“My grief finally gave me the courage to live as a proud gay man”
There’s a new man in my life, Dickie Cant. We were talking about fame on our first date – he’s an actor – and he mentioned that his dad was Brian Cant who, as the voice and face of kids’ TV in the 1960s and 1970s, was a huge part of my childhood. Watching Dickie at work makes my heart beat faster; he’s stunning. When I saw him in The Vortex at Chichester, I felt like standing up and screaming: “That’s my Dickie!”
I thought I was out of the game after losing my husband David in 2019 but, like a bear coming out of hibernation, I suddenly felt hungry for someone to share my life with. We met online, which I’d never tried before. What a brilliant invention! If you’re worried about online dating, I’d recommend it.

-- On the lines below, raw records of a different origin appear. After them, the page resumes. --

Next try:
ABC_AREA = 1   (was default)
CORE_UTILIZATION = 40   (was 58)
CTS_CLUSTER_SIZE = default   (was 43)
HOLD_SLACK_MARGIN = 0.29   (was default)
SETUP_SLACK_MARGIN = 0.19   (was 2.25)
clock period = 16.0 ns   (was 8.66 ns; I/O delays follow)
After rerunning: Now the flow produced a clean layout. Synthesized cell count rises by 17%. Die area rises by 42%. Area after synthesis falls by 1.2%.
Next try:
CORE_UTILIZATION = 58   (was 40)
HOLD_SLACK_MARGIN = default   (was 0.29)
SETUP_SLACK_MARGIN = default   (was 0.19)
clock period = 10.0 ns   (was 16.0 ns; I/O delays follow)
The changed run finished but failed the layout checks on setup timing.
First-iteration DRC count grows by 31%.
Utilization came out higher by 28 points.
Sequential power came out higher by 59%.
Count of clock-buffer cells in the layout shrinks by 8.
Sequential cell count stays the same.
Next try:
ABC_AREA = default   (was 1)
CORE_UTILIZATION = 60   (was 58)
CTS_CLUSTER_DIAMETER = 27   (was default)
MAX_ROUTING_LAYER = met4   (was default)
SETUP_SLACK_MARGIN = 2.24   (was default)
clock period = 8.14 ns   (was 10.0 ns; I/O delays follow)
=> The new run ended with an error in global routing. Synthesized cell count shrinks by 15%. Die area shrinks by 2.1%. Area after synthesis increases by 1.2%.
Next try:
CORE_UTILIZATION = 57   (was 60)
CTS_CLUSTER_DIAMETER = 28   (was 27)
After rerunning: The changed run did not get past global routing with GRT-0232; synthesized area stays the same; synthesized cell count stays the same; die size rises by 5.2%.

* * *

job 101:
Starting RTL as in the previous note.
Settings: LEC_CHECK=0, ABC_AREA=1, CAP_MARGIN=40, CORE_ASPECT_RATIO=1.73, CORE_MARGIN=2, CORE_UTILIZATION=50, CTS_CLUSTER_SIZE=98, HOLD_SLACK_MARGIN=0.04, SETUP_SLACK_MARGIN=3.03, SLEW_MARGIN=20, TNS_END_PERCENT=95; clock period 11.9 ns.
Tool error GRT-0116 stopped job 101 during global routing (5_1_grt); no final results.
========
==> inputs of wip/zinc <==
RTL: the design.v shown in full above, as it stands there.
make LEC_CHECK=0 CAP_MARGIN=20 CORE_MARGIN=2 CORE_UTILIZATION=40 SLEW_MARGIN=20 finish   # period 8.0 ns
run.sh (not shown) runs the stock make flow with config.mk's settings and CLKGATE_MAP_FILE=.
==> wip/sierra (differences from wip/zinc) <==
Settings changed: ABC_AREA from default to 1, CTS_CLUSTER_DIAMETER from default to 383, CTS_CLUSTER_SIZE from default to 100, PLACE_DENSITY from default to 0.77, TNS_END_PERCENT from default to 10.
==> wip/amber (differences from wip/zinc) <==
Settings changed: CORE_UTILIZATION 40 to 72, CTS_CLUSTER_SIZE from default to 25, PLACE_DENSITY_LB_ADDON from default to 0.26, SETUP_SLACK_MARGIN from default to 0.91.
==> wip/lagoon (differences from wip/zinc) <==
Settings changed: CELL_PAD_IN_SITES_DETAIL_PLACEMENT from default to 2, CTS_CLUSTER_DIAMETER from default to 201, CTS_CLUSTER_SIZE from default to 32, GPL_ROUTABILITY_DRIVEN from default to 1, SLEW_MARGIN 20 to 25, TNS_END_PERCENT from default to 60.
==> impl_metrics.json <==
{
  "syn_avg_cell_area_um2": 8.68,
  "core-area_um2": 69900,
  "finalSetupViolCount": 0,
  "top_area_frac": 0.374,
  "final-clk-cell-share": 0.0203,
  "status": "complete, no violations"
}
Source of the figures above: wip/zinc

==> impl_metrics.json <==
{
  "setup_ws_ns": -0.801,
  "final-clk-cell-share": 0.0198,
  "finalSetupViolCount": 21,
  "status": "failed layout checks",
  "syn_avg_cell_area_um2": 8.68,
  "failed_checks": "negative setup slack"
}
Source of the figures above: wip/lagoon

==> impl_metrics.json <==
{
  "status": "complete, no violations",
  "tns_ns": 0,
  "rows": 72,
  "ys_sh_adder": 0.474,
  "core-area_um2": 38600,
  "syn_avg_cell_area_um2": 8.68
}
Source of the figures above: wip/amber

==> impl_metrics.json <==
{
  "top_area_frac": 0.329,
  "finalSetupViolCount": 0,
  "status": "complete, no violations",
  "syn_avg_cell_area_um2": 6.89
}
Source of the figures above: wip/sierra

David’s death left a huge hole in my life. Part of the tragedy was that, in some ways, it was self-inflicted. He was in the grip of an addiction. People call it the demon drink – it does take possession of you. At first, I used to get angry with him, but I realised it served no purpose.
All you can do when living with a partner in that situation is try to be patient, understanding and sympathetic. Grief is a pain that takes things away from you, things you never get back. You can either sit in the corner waiting for the end or can face forward and fully engage with life.
I love crime novels and, as a vicar, I often thought there are certain crossovers between the clergy and the police. They need to be good listeners; they’re often called in when things go wrong.
No one was more surprised than me when I found God in my late twenties.
People assume the main character in my debut detective novel, Murder Before Evensong, and the new sequel, A Death in the Parish, is based on me. Not really. But I did inspire Tom Hollander’s character in BBC sitcom Rev.
No one was more surprised than me when I found God in my late twenties. I’d had a fairly successful pop career with The Communards and had indulged in every opportunity that had come my way. I was a complete reprobate. Although my faith means so much to me and has changed me profoundly, there are more and more people who seem to find it a bit daft. It doesn’t speak to them and I find that rather depressing.
My civil partnership with David was blessed in a church, but the Church of England refuses to recognise same-sex marriages. I recently revealed I conducted secret same-sex marriage ceremonies in my old church and… I suppose my attachment to the institution of the church became quite volatile. Although my faith in God was never affected, institutions, by their nature, do warp you to a certain extent.
I retired from the clergy last year and, after 12 wonderful years, I’ve retired as the host of BBC Radio 4’s Saturday Live. BBC Radio always seems to be searching for a new, younger audience, but I sometimes wonder if in doing so it overlooks its core listenership.
I don’t think my leaving was an age-related thing. It was simply that the decision was made to base the show in Cardiff, not London, and that made the whole thing impractical. Having my weekends free after all that time is quite nice and this will be the first time I’ll be able to spend Christmas with my family in almost 20 years.
Home is now a village in that wonderful bit of the country where the South Downs meets the sea. Cities are exciting but I desire peace and quiet too much. Earlier this year, I had a three-week holiday with my two dachshunds, Pongo and Daisy, in Kintyre, Scotland, my favourite place in the world for peace and quiet.
Do I feel closer to God in the country? The wonderful thing about God is he’s bespoke and universal. Whenever and wherever you eventually meet him, you will realise he’s been there all along.